395 Page Mill Road, Palo Alto, California 94306

(Address of principal executive offices) (Zip Code)

 

Registrant’s telephone number, including area code (650) 752-5000

 

 

(Former name, former address and former fiscal year, if changed since last report)

 

Check the appropriate box below if the Form 8-K filing is intended to simultaneously satisfy the filing obligation of the registrant under any of the following provisions:

 

o Written communications pursuant to Rule 425 under the Securities Act (17 CFR 230.425)

 

o Soliciting material pursuant to Rule 14a-12 under the Exchange Act (17 CFR 240.14a-12)

 

o Pre-commencement communications pursuant to Rule 14d-2(b) under the Exchange Act (17 CFR 240-14d-2(b))

 

o Pre-commencement communications pursuant to Rule 13e-4(c) under the Exchange Act (17 CFR 240.13e-4(c))

 

 



 

ITEM 4.02  NON-RELIANCE ON PREVIOUSLY ISSUED FINANCIAL STATEMENTS OR A RELATED AUDIT REPORT OR COMPLETED INTERIM REVIEW.

 

On January 13, 2006, Agilent Technologies, Inc. (the “Company”) determined that it would restate its consolidated financial statements for the fiscal year ended October 31, 2004 and interim financial data for the quarter ended October 31, 2004 (the “Restatement”) included in its 2004 Annual Report on Form 10-K due to an accounting error.  The decision to restate the consolidated financial statements for the fiscal year ended October 31, 2004 was made by the Audit & Finance Committee (the “Audit Committee”) of the Company’s Board of Directors.  The Audit Committee, following consultation with management, concluded that the Company’s consolidated financial statements for the fiscal year ended October 31, 2004 should no longer be relied upon due to this error.

 

The Restatement reflects the Company’s identification of an error related to the accounting for income taxes.  The Company miscalculated and understated its estimate of U.S. jurisdictional loss during the preparation of its consolidated financial statements for the fiscal year ended October 31, 2004.  By correcting the error and revising the estimate of U.S. loss, this resulted in the recognition of additional tax benefit associated with the loss and a corresponding additional income tax expense associated with Accumulated Other Comprehensive Income pursuant to Statement of Financial Accounting Standards No. 109, “Accounting for Income Taxes”. This error was identified through the operation of the Company’s internal control over financial reporting during the 2005 fiscal year.
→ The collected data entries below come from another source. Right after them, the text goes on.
[src/hdl/kvt_pkg.sv]
package kvt_pkg;

   // default sizing, handed to the top level parameters
   localparam int ENTRIES_DEF   = 16;
   localparam int KEY_BYTES_DEF = 8;

   // fixed field widths of the request and response transfers
   localparam int OP_W        = 3;
   localparam int WORD_W      = 64;
   localparam int STATUS_W    = 3;
   localparam int COUNT_W     = 5;
   localparam int REQ_TDATA_W = 136;
   localparam int RSP_TDATA_W = 136;

   typedef enum logic [OP_W-1:0] {
      OP_LOOKUP = 3'd0,
      OP_INSERT = 3'd1,
      OP_REMOVE = 3'd2,
      OP_UPDATE = 3'd3,
      OP_LEAST  = 3'd4
   } op_type;

   typedef enum logic [STATUS_W-1:0] {
      ST_OK       = 3'd0,
      ST_MISSING  = 3'd1,
      ST_REPEATED = 3'd2,
      ST_EMPTY    = 3'd3,
      ST_FULL     = 3'd4
   } status_type;

   typedef enum logic [1:0] {
      S_IDLE,
      S_SCAN,
      S_RESP
   } state_type;

   typedef enum logic [1:0] {
      CMD_INSERT,
      CMD_CLEAR,
      CMD_UPDATE
   } cmd_kind_type;

   // write command broadcast to every slot
   typedef struct packed {
      logic         en;
      cmd_kind_type kind;
   } cmd_type;

   // flags carried by the search probe from slot to slot
   typedef struct packed {
      logic live;
      logic hit;
      logic free_found;
      logic least_found;
   } probe_flags_type;

endpackage

[src/hdl/kvt_cell.sv]
module kvt_cell #(
   parameter int KEY_W    = 64,
   parameter int IDX_W    = 4,
   parameter int CELL_IDX = 0
) (
   input  logic                   clock,
   input  logic                   reset,
   // search key, held steady for the whole scan
   input  logic [KEY_W-1:0]       key_i,
   // probe from the left neighbor
   input  kvt_pkg::probe_flags_type flags_i,
   input  logic [IDX_W-1:0]       hit_idx_i,
   input  logic [kvt_pkg::WORD_W-1:0] hit_value_i,
   input  logic [IDX_W-1:0]       free_idx_i,
   input  logic [KEY_W-1:0]       least_i,
   // probe to the right neighbor
   output kvt_pkg::probe_flags_type flags_o,
   output logic [IDX_W-1:0]       hit_idx_o,
   output logic [kvt_pkg::WORD_W-1:0] hit_value_o,
   output logic [IDX_W-1:0]       free_idx_o,
   output logic [KEY_W-1:0]       least_o,
   // write command
   input  kvt_pkg::cmd_type       cmd_i,
   input  logic [IDX_W-1:0]       cmd_idx_i,
   input  logic [KEY_W-1:0]       cmd_key_i,
   input  logic [kvt_pkg::WORD_W-1:0] cmd_value_i
);
   import kvt_pkg::*;

   localparam logic [IDX_W-1:0] MY_IDX = IDX_W'(CELL_IDX);

   logic                 valid_ff, valid_in;
   logic [KEY_W-1:0]     key_ff, key_in;
   logic [WORD_W-1:0]    value_ff, value_in;

   probe_flags_type      flags_ff, flags_in;
   logic [IDX_W-1:0]     hit_idx_ff, hit_idx_in;
   logic [WORD_W-1:0]    hit_value_ff, hit_value_in;
   logic [IDX_W-1:0]     free_idx_ff, free_idx_in;
   logic [KEY_W-1:0]     least_ff, least_in;

   logic match;
   logic take_free;
   logic take_least;
   logic sel;

   // compare this entry against the passing probe
   always_comb begin
      match      = valid_ff && (key_ff == key_i);
      take_free  = !flags_i.free_found && !valid_ff;
      take_least = valid_ff && (!flags_i.least_found || (key_ff < least_i));

      flags_in.live        = flags_i.live;
      flags_in.hit         = flags_i.hit | match;
      flags_in.free_found  = flags_i.free_found | take_free;
      flags_in.least_found = flags_i.least_found | take_least;
      hit_idx_in   = match ? MY_IDX : hit_idx_i;
      hit_value_in = match ? value_ff : hit_value_i;
      free_idx_in  = take_free ? MY_IDX : free_idx_i;
      least_in     = take_least ? key_ff : least_i;
   end

   // probe stage toward the neighbor
   always_ff @(posedge clock) begin
      if (reset) begin
         flags_ff <= '0;
      end else begin
         flags_ff <= flags_in;
      end
   end

   always_ff @(posedge clock) begin
      hit_idx_ff   <= hit_idx_in;
      hit_value_ff <= hit_value_in;
      free_idx_ff  <= free_idx_in;
      least_ff     <= least_in;
   end

   // apply the broadcast write when it targets this slot
   always_comb begin
      sel      = cmd_i.en && (cmd_idx_i == MY_IDX);
      valid_in = valid_ff;
      key_in   = key_ff;
      value_in = value_ff;
      if (sel) begin
         case (cmd_i.kind)
            CMD_INSERT: begin
               valid_in = 1'b1;
               key_in   = cmd_key_i;
               value_in = cmd_value_i;
            end
            CMD_CLEAR: begin
               valid_in = 1'b0;
            end
            CMD_UPDATE: begin
               value_in = cmd_value_i;
            end
            default: begin
               valid_in = valid_ff;
            end
         endcase
      end
   end

   always_ff @(posedge clock) begin
      if (reset) begin
         valid_ff <= 1'b0;
      end else begin
         valid_ff <= valid_in;
      end
   end

   always_ff @(posedge clock) begin
      key_ff   <= key_in;
      value_ff <= value_in;
   end

   assign flags_o     = flags_ff;
   assign hit_idx_o   = hit_idx_ff;
   assign hit_value_o = hit_value_ff;
   assign free_idx_o  = free_idx_ff;
   assign least_o     = least_ff;

endmodule

[config.mk]
export PLATFORM = sky130hd
export DESIGN_NAME = kvt_cell
export DESIGN_NICKNAME = d
export VERILOG_FILES = /design/src/hdl/kvt_pkg.sv /design/src/hdl/kvt_cell.sv
export SDC_FILE = /design/constraint.sdc
export NUM_CORES = 1
export LEC_CHECK = 0
export ABC_AREA = 1
export BUFFER_PORTS_ARGS = -buffer_cell sky130_fd_sc_hd__buf_2
export CORE_AREA = 3 3 186 188
export CTS_BUF_LIST = sky130_fd_sc_hd__clkbuf_8
export CTS_CLUSTER_DIAMETER = 30
export CTS_CLUSTER_SIZE = 30
export DETAILED_ROUTE_END_ITERATION = 10
export DIE_AREA = 0 0 189 191
export GPL_TIMING_DRIVEN = 0
export PLACE_DENSITY = 0.74
export REMOVE_ABC_BUFFERS = 1
export SYNTH_ARGS = -nofsm -noshare
export SYNTH_HDL_FRONTEND = slang
export SYNTH_SLANG_ARGS = --single-unit
[constraint.sdc]
create_clock -name clock -period 9.5 [get_ports clock]
set_clock_uncertainty 0.2 [all_clocks]
set_input_delay 1.9 -clock clock [delete_from_list [all_inputs] [get_ports clock]]
set_output_delay 1.9 -clock clock [all_outputs]
set_load 0.01 [all_outputs]
; ---- Yosys cells after proc, flatten, opt, wreduce, memory -nomap -nowiden
; Index checks and enable logic that the tools add are counted.
; Widths: inputs -> output; s select.
[word_totals]
reg_bits = 269
word_cells = 36
input_bits = 341
[classes]
order_cmp = 1
muxes = 3
eq_ne = 3
reduce_logical = 15
bitwise_logic = 3
[ops]
columns = op, count
row1 = $mux 64, 2
row2 = $eq 64x64->1, 1
row3 = $lt 64x64->1, 1
row4 = $reduce_and 2->1, 3
row5 = $logic_and 1x1->1, 4
row6 = $logic_not 4->1, 1
row7 = $logic_not 1->1, 3
row8 = $or 1x1->1, 3
row9 = $eq 2x1->1 const B, 1
row10 = $eq 2x2->1 const B, 1
row11 = $logic_not 2->1, 1
row12 = $pmux 1 s2, 1
row13 = $reduce_bool 2->1, 1
row14 = $reduce_or 2->1, 1
row15 = $logic_or 1x1->1, 1

; ---- Depth between registers and ports, before layout
[logic_depth]
depth_word = 4
mapped_depth = 19

; ---- Least setup slack after synthesis
; Ideal clock, no wire load.
[synth_path]
path_kind = input to register
start = in cmd_idx_i[3]
end = reg key_ff[0] (enable)
slack_ns = 2.112
stages = 5
t_required_ns = 8.732
setup_time_ns = 0.568
arrival_time_ns = 6.620
cell_sequence = nor2_1 > nand2_1 > nor3_1 > inv_1 > nor3_1
[synth_between]
elab_chain_len = 3
[synth_lines]
columns = item, line
row1 = start: declaration, kvt_cell.sv:24  ; input logic [IDX_W-1:0] cmd_idx_i,
row2 = $logic_not 4->1, kvt_cell.sv:81  ; sel = cmd_i.en && (cmd_idx_i == MY_IDX);
row3 = $logic_and 1x1->1, kvt_cell.sv:81
row4 = $reduce_and 2->1 (no source line), n/a
row5 = end signal: assignment, kvt_cell.sv:114  ; key_ff <= key_in;
row6 = end: declaration, kvt_cell.sv:33  ; logic [KEY_W-1:0] key_ff, key_in;
; Every way passes these cells.
; A chain may end at the register's enable or synchronous reset.

; ---- Worst setup path in the final report
[layout_path]
start = in least_i[15]
end = reg least_ff[1], in the netlist least_o[1]
[layout_between]
elab_chain_len = 4
[layout_lines]
columns = item, line
row1 = start: declaration, kvt_cell.sv:15  ; input logic [KEY_W-1:0] least_i,
row2 = $lt 64x64->1, kvt_cell.sv:51  ; take_least = valid_ff && (!flags_i.least_found || (key_ff < least_i));
row3 = $logic_or 1x1->1, kvt_cell.sv:51
row4 = $logic_and 1x1->1, kvt_cell.sv:51
row5 = $mux 64, kvt_cell.sv:60  ; least_in = take_least ? key_ff : least_i;
row6 = named net least_in[1], kvt_cell.sv:40  ; logic [KEY_W-1:0] least_ff, least_in;
row7 = end signal: assignment, kvt_cell.sv:76  ; least_ff <= least_in;
row8 = end: declaration, kvt_cell.sv:40
; The timed path passes the listed nets, and every way through them passes these cells.

==> flow_summary.json <==
{
  "post-cts-setup-buffer-count": 0,
  "synthesis.instances": 1290,
  "fp.dieH_um": 191,
  "path_buf_inv": 4,
  "cp-start-kind": "primary input",
  "yosys.area_share.simple_pct": 26.01,
  "rsz0062_at_grt": "false",
  "h-tree-depth": 2,
  "status": "finished clean",
  "cts_root_buf": "clkbuf_8",
  "synth-async-reset-ratio_pct": 0,
  "slowest_delay_ns": 0.75,
  "nFillCells": 3105,
  "grt_max_degree": 66,
  "start_util_pct": 37.31,
  "multiInputGateArea_um2": 4613,
  "ys.flop_type": "dfxtp_1",
  "fin_crit_sh_pct": 53.17,
  "cts_tree": "done",
  "finalHoldViolCount": 0,
  "clkLatencyLatePin_ns": 0.63,
  "pin_count": 481,
  "worstSetupPathType": "in -> reg",
  "p_comb_share_pct": 8.0,
  "clkSinkCount": 269,
  "yosys.area_share.xor_xnor_pct": 1.552,
  "avgSynthCellArea_um2": 9.626,
  "crit_fanout": 65,
  "num-nets-final": 2200,
  "grt-ovfl-total": 0,
  "path_cells": "buf_2 -> inv_1 -> ha_1 -> nand2_1 -> inv_1 -> nand3_1 -> inv_1 -> a21oi_1 -> nand2_1 -> nand2_1 -> nand2_1 -> nand2_1 -> nand2_2 -> nand2_4 -> nand2_4 -> nand2_1 -> nand2_1",
  "finalNonFillerCells": 2305,
  "core_area_um2": 33280,
  "ys_warn_count": 0,
  "worst-endpoint-required_ns": 9.77,
  "numCtsBuffers": 60,
  "grt_pass1_vias": 11020,
  "first_pass_iters": 5,
  "synth_compound_area_share_pct": 3.144,
  "placementRows": 67,
  "yosysUniqueCellTypes": 44,
  "maxSlewHeadroom_pct": 24.80,
  "p_leak_nw": 8.151,
  "syn_area_um2": 12420,
  "max_cap_violations": 0,
  "muxShareOfSynthArea_pct": 0,
  "die_area_um2": 36100,
  "crit_top_cell": "nand2_1",
  "min_path_type": "reg -> reg",
  "seq_area_um2": 6670,
  "grt_pass1_wl_um": 61960,
  "ir_drop_v": 0.0002263,
  "power.share.sequential_pct": 40.9,
  "drt-initial-drc-count": 744,
  "via_per_inst": 4.836,
  "period_needed_ns": 5.051,
  "final_max_slew_viol_count": 0,
  "p_sw_share_pct": 24.71,
  "dp.cells": 2181,
  "critical-path-top-delay-family": "simple AND/OR/NAND/NOR gates",
  "fmax_mhz": 198.0,
  "wl_per_cell_um": 18.40,
  "finalPower_mw": 3.086,
  "cp_data_arrival_time_ns": 5.32,
  "synthToLayoutAreaGrowth_pct": 33.25,
  "end_kind": "register",
  "dp_hpwl_um": 32230,
  "whs_ns": 0.2879,
  "tns_ns": 0,
  "drt-total-wl_um": 42400,
  "synth-adder-area-share_pct": 6.348,
  "gp_congestion": 0.9152,
  "power.internal_mw": 2.324,
  "port_buffers": 480,
  "synth_edf_count": 128,
  "ys_ff_latch": 269,
  "drc_errors": 0,
  "hold_buffers": 0,
  "slowest_stage": "nand2_4",
  "vias": 11150,
  "p_sw_mw": 0.7627,
  "setup_viol": 0,
  "tightestPinTransition_ns": 1.128,
  "antenna_found_initial": 9,
  "die_w_um": 189,
  "clkPwrFrac_pct": 51.1,
  "p_per_area_nw_per_um2": 186.5,
  "drive_gt1_share_pct": 37.01,
  "grt_usage_pct": 22.34,
  "final_antenna_net_count": 0,
  "synth_top_family_by_area": "simple AND/OR/NAND/NOR gates",
  "cts-resized-gates": 0,
  "clk_path_buf_depth": 3,
  "cts.clk_slew.worst_paths_ns": 0.06,
  "ys_seq_area_share_pct": 53.69
}
[path summary, 6_finish.rpt]
kind	start	cells past startpoint	end	slack, ns
worst max-delay path	least_i[15]	17	least_o[1]$_DFF_P_	4.45
worst min-delay path	value_ff[36]$_DFFE_PP_	2	hit_value_o[36]$_DFF_P_	0.29
worst max register to register	key_ff[25]$_DFFE_PP_	13	least_o[1]$_DFF_P_	5.32
worst min register to register	value_ff[36]$_DFFE_PP_	2	hit_value_o[36]$_DFF_P_	0.29
[registers in the layout (all words and copies together) (netlist names)]
signal,flops
key_ff,64
value_ff,64
hit_idx_o,4
hit_value_o,64
flags_o,4
valid_ff,1
free_idx_o,4
least_o,64
[cells in the final DEF, fill, tap and decap left out, types with 8 or more instances in the layout]
cell type     n
clkbuf_8     61
a21oi_1      32
inv_2        10
nor3_1       13
ha_1         63
or2_2        10
nand4_1      87
nor2_1       66
o21ai_0      16
clkinvlp_4    8
nand3_1      32
edfxtp_1    128
diode_2       9
buf_2       480
nand3_2      45
dfxtp_1     140
xnor2_1       9
clkinv_4     11
bufinv_16    12
xor2_1       13
nand2_1     371
inv_1       147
The Restatement decreases the Company’s provision for income taxes for fiscal 2004 and the quarter ended October 31, 2004 by $20 million and increases net income by $20 million, or $0.04 per diluted share, for the same periods.  The Restatement has been included in the Company’s Annual Report on Form 10-K for the fiscal year ended October 31, 2005 (the “Annual Report”) which was filed on January 17, 2006.  The Restatement had no effect on the Company’s segments’ results of operations discussed in the Annual Report.

 

The Company’s management and the Audit Committee have discussed the matters disclosed in this current report on Form 8-K with PricewaterhouseCoopers LLP, the Company’s independent registered public accounting firm.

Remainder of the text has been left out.